Various Types of Electric Motors

Permanent Magnet Motors

In a synchronous machine that is magnetized by permanent magnets composed of neodymium boron iron, or ferrite on the rotor, or samarium cobalt. They are placed on the surface of the rotor core in some motors because across the gap the magnetic field is radially directed. You can find its application in variable speed drives were from a variable frequency the stator is supplied, electronically controlled by source. It is designed for operating at a speed that is synchronous with a stable supply of voltage and frequency. There are no means of controlling the stator power factor over there.


Hysteresis Motors

With respect to the supply frequency, the speed is uniquely related and it is one of the rarest features of synchronous motors. There are lots of applications of for several special types of synchronous motors in devices like tape recorders, clocks, and photographs. The most frequently used motor is the hysteresis motor which is composed of a rotor with a ring of semi-permanent magnet material like a high-carbon steel. By pulling the rotor out of synchronism, the speed is reduced by the stator field which leads to the rotor material to be magnetized. Good starting torque is provided by these motors with low ripple and is very silent. It has low efficiency and only small power ratings applications are permitted.

Reluctance Motors

Iron poles are caused to hold a magnetic flux for aligning with each other that forced by the Reluctance motors to work on this principle. There is no electrical windings and has four iron poles. There are six poles in the stator with a current carrying coil in each. Similar to an induction motor, the stator is made and has a controllable supply with three phase. Isolated by non-magnetic spacers, the rotors include longitudinal iron laminations. There are salient poles in the rotor without any field windings. You can also find a damper winding in the rotor surface that helps the machine to start the induction motor.
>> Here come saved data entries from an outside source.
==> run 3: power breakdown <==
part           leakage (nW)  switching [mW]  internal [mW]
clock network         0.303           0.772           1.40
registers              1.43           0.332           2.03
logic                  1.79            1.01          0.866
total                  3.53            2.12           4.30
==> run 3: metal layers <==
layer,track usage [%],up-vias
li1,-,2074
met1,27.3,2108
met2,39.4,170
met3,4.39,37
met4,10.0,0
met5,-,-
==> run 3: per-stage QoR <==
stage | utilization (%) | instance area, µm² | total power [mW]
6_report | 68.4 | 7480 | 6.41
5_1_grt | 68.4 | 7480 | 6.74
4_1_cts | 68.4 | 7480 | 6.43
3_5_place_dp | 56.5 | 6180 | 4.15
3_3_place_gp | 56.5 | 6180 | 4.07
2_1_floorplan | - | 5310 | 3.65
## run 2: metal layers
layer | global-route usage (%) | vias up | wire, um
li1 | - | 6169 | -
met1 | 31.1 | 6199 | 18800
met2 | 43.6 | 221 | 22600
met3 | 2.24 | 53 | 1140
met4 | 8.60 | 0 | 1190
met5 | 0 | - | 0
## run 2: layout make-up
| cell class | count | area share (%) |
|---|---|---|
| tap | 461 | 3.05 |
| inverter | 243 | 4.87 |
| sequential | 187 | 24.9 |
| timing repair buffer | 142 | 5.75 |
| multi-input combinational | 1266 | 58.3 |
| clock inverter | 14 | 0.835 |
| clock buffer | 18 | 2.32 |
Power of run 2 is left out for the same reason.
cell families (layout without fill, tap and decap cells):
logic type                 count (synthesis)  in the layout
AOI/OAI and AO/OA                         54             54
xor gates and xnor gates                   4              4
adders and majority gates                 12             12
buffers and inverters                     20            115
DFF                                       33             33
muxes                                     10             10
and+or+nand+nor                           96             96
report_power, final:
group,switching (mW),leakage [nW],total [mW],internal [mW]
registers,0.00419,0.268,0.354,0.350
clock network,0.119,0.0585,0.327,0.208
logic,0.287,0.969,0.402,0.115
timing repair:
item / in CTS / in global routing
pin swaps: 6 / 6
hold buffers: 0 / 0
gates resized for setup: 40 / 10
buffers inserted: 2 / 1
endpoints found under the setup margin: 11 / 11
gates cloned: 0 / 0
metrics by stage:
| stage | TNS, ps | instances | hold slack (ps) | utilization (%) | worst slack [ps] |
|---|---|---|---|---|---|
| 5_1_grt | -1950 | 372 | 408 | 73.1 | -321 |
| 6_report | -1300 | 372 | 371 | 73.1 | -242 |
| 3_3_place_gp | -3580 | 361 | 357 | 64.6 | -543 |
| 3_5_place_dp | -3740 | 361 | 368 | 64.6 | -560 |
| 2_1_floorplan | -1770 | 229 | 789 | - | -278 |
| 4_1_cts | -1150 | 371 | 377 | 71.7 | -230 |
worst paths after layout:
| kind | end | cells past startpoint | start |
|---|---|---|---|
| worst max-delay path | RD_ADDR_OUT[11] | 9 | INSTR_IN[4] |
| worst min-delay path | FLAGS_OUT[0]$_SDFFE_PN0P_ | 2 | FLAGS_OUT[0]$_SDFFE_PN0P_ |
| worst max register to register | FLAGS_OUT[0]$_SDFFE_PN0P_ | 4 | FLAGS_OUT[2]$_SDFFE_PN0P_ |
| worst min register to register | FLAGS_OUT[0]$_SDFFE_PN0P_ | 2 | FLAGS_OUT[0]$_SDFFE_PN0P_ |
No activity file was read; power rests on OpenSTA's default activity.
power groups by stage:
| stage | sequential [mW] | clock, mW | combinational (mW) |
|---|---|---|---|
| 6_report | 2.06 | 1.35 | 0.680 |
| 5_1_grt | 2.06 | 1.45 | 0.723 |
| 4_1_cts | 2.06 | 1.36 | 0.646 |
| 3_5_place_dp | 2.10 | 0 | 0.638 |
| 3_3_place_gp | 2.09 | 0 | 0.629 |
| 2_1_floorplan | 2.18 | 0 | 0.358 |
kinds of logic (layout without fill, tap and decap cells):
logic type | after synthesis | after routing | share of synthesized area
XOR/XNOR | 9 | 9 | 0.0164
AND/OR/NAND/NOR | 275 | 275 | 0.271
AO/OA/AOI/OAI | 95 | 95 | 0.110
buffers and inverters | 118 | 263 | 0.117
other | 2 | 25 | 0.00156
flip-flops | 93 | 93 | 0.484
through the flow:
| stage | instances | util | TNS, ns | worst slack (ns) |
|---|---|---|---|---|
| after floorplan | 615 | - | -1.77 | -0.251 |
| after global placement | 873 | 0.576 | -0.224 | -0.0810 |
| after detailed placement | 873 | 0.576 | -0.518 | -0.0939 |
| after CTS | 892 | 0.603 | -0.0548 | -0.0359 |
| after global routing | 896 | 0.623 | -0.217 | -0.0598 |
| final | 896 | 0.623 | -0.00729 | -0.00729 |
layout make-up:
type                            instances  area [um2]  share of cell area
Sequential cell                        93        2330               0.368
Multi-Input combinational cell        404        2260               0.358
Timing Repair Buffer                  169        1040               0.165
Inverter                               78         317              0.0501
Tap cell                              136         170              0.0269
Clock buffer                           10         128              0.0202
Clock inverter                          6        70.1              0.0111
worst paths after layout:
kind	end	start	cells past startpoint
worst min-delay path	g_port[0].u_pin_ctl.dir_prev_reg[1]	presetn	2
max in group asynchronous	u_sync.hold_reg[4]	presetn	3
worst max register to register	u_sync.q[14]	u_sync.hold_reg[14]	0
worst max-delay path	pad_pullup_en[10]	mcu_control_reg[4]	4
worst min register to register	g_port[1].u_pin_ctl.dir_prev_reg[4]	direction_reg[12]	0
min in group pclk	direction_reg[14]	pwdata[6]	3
===== src/logic/pmrc_input_sync.sv =====
// Two-flip-flop synchronisers for a vector of asynchronous inputs.
`timescale 1ns/1ps
`include "pmrc_regs.svh"
module pmrc_input_sync #(
    parameter int WIDTH = 8,
    parameter logic [WIDTH-1:0] RESET_VAL = '0
) (
    input wire logic clk,
    input wire logic rst,
    input wire logic [WIDTH-1:0] async_in,
    output logic [WIDTH-1:0] sync_out
);
    initial begin
        if (WIDTH < 1) begin
            $error("pmrc_input_sync: WIDTH must be at least 1.");
        end
    end

    genvar i;
    generate
        for (i = 0; i < WIDTH; i++) begin : g_bit
            logic stage1;
            logic stage2;
            logic next_stage1;
            logic next_stage2;
            always_comb begin
                next_stage1 = async_in[i];
                next_stage2 = stage1;
            end
            always_ff @(posedge clk) begin
                if (rst) begin
                    stage1 <= RESET_VAL[i];
                    stage2 <= RESET_VAL[i];
                end else begin
                    stage1 <= next_stage1;
                    stage2 <= next_stage2;
                end
            end
            assign sync_out[i] = stage2;
        end
    endgenerate
endmodule


===== src/logic/pmrc_reset_merge.sv =====
// Merges all reset sources into one stretched chip reset.
`timescale 1ns/1ps
`include "pmrc_regs.svh"
module pmrc_reset_merge #(
    parameter int HOLD_CYC = `PMRC_RST_HOLD_CYC
) (
    input wire logic clk,
    input wire logic rst,
    pmrc_rst_if.merge rif
);
    initial begin
        if (HOLD_CYC < 1 || HOLD_CYC > 255) begin
            $error("pmrc_reset_merge: HOLD_CYC must be 1 to 255.");
        end
    end

    logic [7:0] hold_cnt;
    logic chip_rst;
    logic release_pulse;
    logic [7:0] next_hold_cnt;
    logic next_chip_rst;
    logic next_release_pulse;
    logic any_src;

    always_comb begin
        any_src = rif.pin_rst | rif.wdt_rst | rif.por_rst | rif.bod_rst | rif.wake_rst;
        next_hold_cnt = hold_cnt;
        next_chip_rst = chip_rst;
        next_release_pulse = 1'b0;
        if (any_src) begin
            next_hold_cnt = 8'(HOLD_CYC);
            next_chip_rst = 1'b1;
        end else if (hold_cnt != 8'h00) begin
            next_hold_cnt = hold_cnt - 8'h01;
        end else if (chip_rst) begin
            next_chip_rst = 1'b0;
            next_release_pulse = 1'b1;
        end
    end

    always_ff @(posedge clk) begin
        if (rst) begin
            hold_cnt <= 8'(HOLD_CYC);
            chip_rst <= 1'b1;
            release_pulse <= 1'b0;
        end else begin
            hold_cnt <= next_hold_cnt;
            chip_rst <= next_chip_rst;
            release_pulse <= next_release_pulse;
        end
    end

    assign rif.chip_rst = chip_rst;
    assign rif.release_pulse = release_pulse;

    src_gives_rst_a: assert property (@(posedge clk) disable iff (rst)
        any_src |=> chip_rst)
        else $error("A reset source did not raise chip reset.");
endmodule


===== src/logic/pmrc_top.sv =====
// Power-mode sequencer, reset merging, brown-out and test port selection.
`timescale 1ns/1ps
`include "pmrc_regs.svh"
module pmrc_top #(
    parameter int RST_PULSE_CYC = `PMRC_RST_PULSE_CYC,
    parameter int RST_HOLD_CYC = `PMRC_RST_HOLD_CYC
) (
    input wire logic CLK,
    input wire logic SYS_RST,
    input wire logic RESET_PIN_N,
    input wire logic WAKE_PIN_N,
    input wire logic RTC_WAKE,
    input wire logic POWER_ON_RST,
    input wire logic [1:0] BROWNOUT_INT_BELOW,
    input wire logic [1:0] BROWNOUT_RST_BELOW,
    input wire logic BROWNOUT_INT_SEL,
    input wire logic BROWNOUT_RST_SEL,
    input wire logic BROWNOUT_RST_EN,
    input wire logic BROWNOUT_KEEP,
    input wire logic WDT_RESET,
    input wire logic WDT_IRQ,
    input wire logic WDT_OSC_KEEP,
    input wire logic WDT_CLK_IS_IRC,
    input wire logic GPIO_WAKE,
    input wire logic USB_ACT_IRQ,
    input wire logic RTC_IRQ,
    input wire logic SERIAL_IRQ,
    input wire logic UART_IRQ,
    input wire logic UART_WAKE_MODE,
    input wire logic IRQ_PENDING,
    input wire logic MODE_REQ,
    input wire logic [1:0] MODE_SEL,
    input wire logic DEEP_PD_LOCK,
    input wire logic CLK_SEL_WR,
    input wire logic [1:0] CLK_SEL_VAL,
    output logic CORE_CLK_EN,
    output logic PERIPH_CLK_EN,
    output logic CLK_SRC_EN,
    output logic IRC_RUN,
    output logic IRC_OUT_EN,
    output logic WDT_OSC_EN,
    output logic ANALOG_EN,
    output logic FLASH_ON,
    output logic FLASH_STANDBY,
    output logic BROWNOUT_EN,
    output logic CORE_POWER_ON,
    output logic [1:0] MAIN_CLK_SEL,
    output logic CHIP_RST,
    output logic FLASH_INIT,
    output logic CORE_START,
    output logic [31:0] BOOT_ADDR,
    output logic BROWNOUT_IRQ,
    output logic BROWNOUT_FLAG,
    output logic DEEP_PD_REFUSED,
    output logic TAP_SCAN_SEL,
    output logic SWD_EN,
    output logic TAP_DEBUG_EN
);
    initial begin
        if (RST_PULSE_CYC < 1 || RST_PULSE_CYC > 255) begin
            $error("pmrc_top: RST_PULSE_CYC must be 1 to 255.");
        end
    end

    // ==========================================================
    // Input synchronisers
    // ==========================================================
    localparam int NSYNC = 8;
    logic [NSYNC-1:0] sync_raw;
    logic [NSYNC-1:0] sync_val;
    logic pin_n_s;
    logic wake_n_s;
    logic rtc_wake_s;
    logic por_s;
    logic [1:0] bod_int_s;
    logic [1:0] bod_rst_s;

    assign sync_raw = {RESET_PIN_N, WAKE_PIN_N, RTC_WAKE, POWER_ON_RST,
        BROWNOUT_INT_BELOW, BROWNOUT_RST_BELOW};

    pmrc_input_sync #(
        .WIDTH(NSYNC),
        .RESET_VAL(8'hc0)
    ) u_sync (
        .clk(CLK),
        .rst(SYS_RST),
        .async_in(sync_raw),
        .sync_out(sync_val)
    );

    assign pin_n_s = sync_val[7];
    assign wake_n_s = sync_val[6];
    assign rtc_wake_s = sync_val[5];
    assign por_s = sync_val[4];
    assign bod_int_s = sync_val[3:2];
    assign bod_rst_s = sync_val[1:0];

    // ==========================================================
    // Reset pin pulse qualifier
    // ==========================================================
    pmrc_pkg::pmrc_mode_type mode;
    logic [7:0] low_cnt;
    logic [7:0] next_low_cnt;
    logic pin_rst;

    always_comb begin
        next_low_cnt = 8'h00;
        if (!pin_n_s && mode != pmrc_pkg::PMRC_DEEP_PD) begin
            next_low_cnt = (low_cnt == 8'(RST_PULSE_CYC)) ? low_cnt : low_cnt + 8'h01;
        end
    end

    always_ff @(posedge CLK) begin
        if (SYS_RST) begin
            low_cnt <= 8'h00;
        end else begin
            low_cnt <= next_low_cnt;
        end
    end

    // A low pulse held for the minimum width becomes a reset that wakes.
    assign pin_rst = (low_cnt == 8'(RST_PULSE_CYC));

    // ==========================================================
    // Reset merging
    // ==========================================================
    pmrc_rst_if rif ();
    logic bod_rst_hit;
    logic wake_rst;

    assign bod_rst_hit = BROWNOUT_RST_EN && bod_rst_s[BROWNOUT_RST_SEL];
    assign rif.pin_rst = pin_rst;
    assign rif.wdt_rst = WDT_RESET && mode != pmrc_pkg::PMRC_DEEP_PD;
    assign rif.por_rst = por_s;
    assign rif.bod_rst = bod_rst_hit && mode != pmrc_pkg::PMRC_DEEP_PD;
    assign rif.wake_rst = wake_rst;

    pmrc_reset_merge #(
        .HOLD_CYC(RST_HOLD_CYC)
    ) u_merge (
        .clk(CLK),
        .rst(SYS_RST),
        .rif(rif)
    );

    // ==========================================================
    // Power-mode sequencer
    // ==========================================================
    pmrc_pkg::pmrc_mode_type next_mode;
    logic next_wake_rst;
    logic next_refused;
    logic refused;
    logic deep_wake;
    logic uart_wake;

    assign uart_wake = UART_IRQ && UART_WAKE_MODE;
    assign deep_wake = GPIO_WAKE | WDT_IRQ | USB_ACT_IRQ | RTC_IRQ | SERIAL_IRQ | uart_wake;

    always_comb begin
        next_mode = mode;
        next_wake_rst = 1'b0;
        next_refused = 1'b0;
        case (mode)
            pmrc_pkg::PMRC_ACTIVE: begin
                if (MODE_REQ) begin
                    case (pmrc_pkg::pmrc_req_type'(MODE_SEL))
                        pmrc_pkg::PMRC_REQ_SLEEP: next_mode = pmrc_pkg::PMRC_SLEEP;
                        pmrc_pkg::PMRC_REQ_DEEP_SLEEP: next_mode = pmrc_pkg::PMRC_DEEP_SLEEP;
                        pmrc_pkg::PMRC_REQ_POWER_DOWN: next_mode = pmrc_pkg::PMRC_POWER_DOWN;
                        default: begin
                            if (DEEP_PD_LOCK) begin
                                next_refused = 1'b1;
                            end else begin
                                next_mode = pmrc_pkg::PMRC_DEEP_PD;
                            end
                        end
                    endcase
                end
            end
            pmrc_pkg::PMRC_SLEEP: begin
                if (IRQ_PENDING) begin
                    next_mode = pmrc_pkg::PMRC_ACTIVE;
                end
            end
            pmrc_pkg::PMRC_DEEP_SLEEP, pmrc_pkg::PMRC_POWER_DOWN: begin
                if (deep_wake) begin
                    next_mode = pmrc_pkg::PMRC_ACTIVE;
                end
            end
            default: begin
                if (!wake_n_s || rtc_wake_s) begin
                    next_mode = pmrc_pkg::PMRC_ACTIVE;
                    next_wake_rst = 1'b1;
                end
            end
        endcase
        if (rif.chip_rst && mode != pmrc_pkg::PMRC_DEEP_PD) begin
            next_mode = pmrc_pkg::PMRC_ACTIVE;
            next_refused = 1'b0;
        end
    end

    always_ff @(posedge CLK) begin
        if (SYS_RST) begin
            mode <= pmrc_pkg::PMRC_ACTIVE;
            wake_rst <= 1'b0;
            refused <= 1'b0;
        end else begin
            mode <= next_mode;
            wake_rst <= next_wake_rst;
            refused <= next_refused;
        end
    end

    // ==========================================================
    // Clock selection
    // ==========================================================
    logic [1:0] clk_sel;
    logic [1:0] next_clk_sel;

    always_comb begin
        next_clk_sel = clk_sel;
        if (rif.chip_rst || wake_rst) begin
            next_clk_sel = 2'h0;
        end else if (CLK_SEL_WR && mode == pmrc_pkg::PMRC_ACTIVE) begin
            next_clk_sel = CLK_SEL_VAL;
        end
    end

    always_ff @(posedge CLK) begin
        if (SYS_RST) begin
            clk_sel <= 2'h0;
        end else begin
            clk_sel <= next_clk_sel;
        end
    end

    // ==========================================================
    // Clock, analog and power gating outputs
    // ==========================================================
    logic [10:0] gate;
    logic [10:0] next_gate;
    logic run_m;
    logic deep_m;
    logic pd_m;
    logic dpd_m;
    logic next_chip_rst_w;

    always_comb begin
        run_m = next_mode == pmrc_pkg::PMRC_ACTIVE || next_mode == pmrc_pkg::PMRC_SLEEP;
        deep_m = next_mode == pmrc_pkg::PMRC_DEEP_SLEEP;
        pd_m = next_mode == pmrc_pkg::PMRC_POWER_DOWN;
        dpd_m = next_mode == pmrc_pkg::PMRC_DEEP_PD;
        next_gate[0] = next_mode == pmrc_pkg::PMRC_ACTIVE;
        next_gate[1] = run_m;
        next_gate[2] = run_m;
        next_gate[3] = run_m || deep_m || next_chip_rst_w;
        next_gate[4] = run_m || (deep_m && WDT_CLK_IS_IRC);
        next_gate[5] = run_m || ((deep_m || pd_m) && WDT_OSC_KEEP);
        next_gate[6] = run_m;
        next_gate[7] = run_m || deep_m;
        next_gate[8] = deep_m;
        next_gate[9] = !dpd_m && (run_m || BROWNOUT_KEEP);
        next_gate[10] = !dpd_m;
    end

    assign next_chip_rst_w = rif.chip_rst;

    always_ff @(posedge CLK) begin
        if (SYS_RST) begin
            gate <= 11'h40f;
        end else begin
            gate <= next_gate;
        end
    end

    assign CORE_CLK_EN = gate[0];
    assign PERIPH_CLK_EN = gate[1];
    assign CLK_SRC_EN = gate[2];
    assign IRC_RUN = gate[3];
    assign IRC_OUT_EN = gate[4];
    assign WDT_OSC_EN = gate[5];
    assign ANALOG_EN = gate[6];
    assign FLASH_ON = gate[7];
    assign FLASH_STANDBY = gate[8];
    assign BROWNOUT_EN = gate[9];
    assign CORE_POWER_ON = gate[10];
    assign MAIN_CLK_SEL = clk_sel;
    assign DEEP_PD_REFUSED = refused;

    // ==========================================================
    // Reset, boot, brown-out and test port outputs
    // ==========================================================
    logic [5:0] misc;
    logic [5:0] next_misc;

    always_comb begin
        next_misc[0] = rif.chip_rst;
        next_misc[1] = rif.chip_rst;
        next_misc[2] = rif.release_pulse;
        next_misc[3] = bod_int_s[BROWNOUT_INT_SEL] && gate[9];
        next_misc[4] = !pin_n_s;
        next_misc[5] = pin_n_s && !rif.chip_rst;
    end

    always_ff @(posedge CLK) begin
        if (SYS_RST) begin
            misc <= 6'h03;
        end else begin
            misc <= next_misc;
        end
    end

    assign CHIP_RST = misc[0];
    assign FLASH_INIT = misc[1];
    assign CORE_START = misc[2];
    assign BOOT_ADDR = `PMRC_BOOT_ADDR;
    assign BROWNOUT_IRQ = misc[3];
    assign BROWNOUT_FLAG = misc[3];
    assign TAP_SCAN_SEL = misc[4];
    assign SWD_EN = misc[5];
    // The test access port never carries debug traffic.
    assign TAP_DEBUG_EN = 1'b0;

    // ==========================================================
    // Assertions
    // ==========================================================
    sleep_core_off_a: assert property (@(posedge CLK) disable iff (SYS_RST)
        mode == pmrc_pkg::PMRC_SLEEP |-> ##1 !CORE_CLK_EN || $past(next_mode) !=
        pmrc_pkg::PMRC_SLEEP)
        else $error("Core clock running in light sleep.");

    sleep_irq_wake_a: assert property (@(posedge CLK) disable iff (SYS_RST)
        mode == pmrc_pkg::PMRC_SLEEP && IRQ_PENDING |=> mode == pmrc_pkg::PMRC_ACTIVE
        && CORE_CLK_EN)
        else $error("Interrupt did not end light sleep.");

    deep_gate_a: assert property (@(posedge CLK) disable iff (SYS_RST)
        mode == pmrc_pkg::PMRC_DEEP_SLEEP && $past(mode) == pmrc_pkg::PMRC_DEEP_SLEEP
        && !rif.chip_rst |-> !PERIPH_CLK_EN && !ANALOG_EN && FLASH_STANDBY)
        else $error("Deep sleep left a clock or analog block on.");

    uart_wake_a: assert property (@(posedge CLK) disable iff (SYS_RST)
        mode == pmrc_pkg::PMRC_POWER_DOWN && !rif.chip_rst && UART_IRQ &&
        !UART_WAKE_MODE && !GPIO_WAKE && !WDT_IRQ && !USB_ACT_IRQ && !RTC_IRQ &&
        !SERIAL_IRQ |=> mode == pmrc_pkg::PMRC_POWER_DOWN)
        else $error("Serial port woke power-down in a mode that cannot.");

    dpd_lock_a: assert property (@(posedge CLK) disable iff (SYS_RST)
        mode == pmrc_pkg::PMRC_ACTIVE && MODE_REQ && MODE_SEL == 2'h3 && DEEP_PD_LOCK
        |=> mode != pmrc_pkg::PMRC_DEEP_PD && (DEEP_PD_REFUSED || $past(rif.chip_rst)))
        else $error("Deepest power-down entered while locked.");

    dpd_wake_a: assert property (@(posedge CLK) disable iff (SYS_RST)
        mode == pmrc_pkg::PMRC_DEEP_PD && !wake_n_s |=> mode == pmrc_pkg::PMRC_ACTIVE
        ##[1:3] CHIP_RST)
        else $error("Wake pin did not wake and reset the device.");

    pin_width_a: assert property (@(posedge CLK) disable iff (SYS_RST)
        $rose(pin_rst) |-> $past(low_cnt) == 8'(RST_PULSE_CYC - 1) ##[1:2] rif.chip_rst)
        else $error("Reset pin pulse width not honoured.");

    dpd_pin_ignored_a: assert property (@(posedge CLK) disable iff (SYS_RST)
        mode == pmrc_pkg::PMRC_DEEP_PD && $past(mode) == pmrc_pkg::PMRC_DEEP_PD |->
        low_cnt == 8'h00)
        else $error("Reset pin counted during deepest power-down.");

    swd_in_reset_a: assert property (@(posedge CLK) disable iff (SYS_RST)
        rif.chip_rst |=> !SWD_EN)
        else $error("Serial debug enabled during reset.");

    irc_after_reset_a: assert property (@(posedge CLK) disable iff (SYS_RST)
        $fell(rif.chip_rst) |-> MAIN_CLK_SEL == 2'h0 && IRC_RUN)
        else $error("Reset did not return to the RC oscillator.");
endmodule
Single Phase Synchronous Motors

In synchronous motors, there is a chance of producing revolving field from a single phase source with the use of the same method and single-phase induction motors. To the main supply, the main stator winding is directly connected to an auxiliary winding and it can be connected through a capacitor. In combination with hysteresis type rotor, the shaded-pole construction of the stator is widely used for small clock motors. It has a very low efficiency which is less than 2 percent.

Direct Current Commutator Motors

Across the rotor by poles on the stator, a stationary magnetic field is produced. With the help of field coils, these poles may be encircled carrying direct current or may have permanent magnets. There is an iron core with a coil accommodated in slots of the rotor or armature. To the bars of the commutator switch kept on the rotor shaft the coil is also connected. They are highly used in paper mills, steel mills, robots, and machine tools where speed reversal or speed control is required.

Alternating Current Commutator Motors

From a single phase alternating voltage supply, a specially designed series commutator motor can be worked. During the time when the supply current reverses both the armature and the magnetic field are reversed. They have huge application in small domestic appliances like mixers, vacuum cleaners, and portable tools.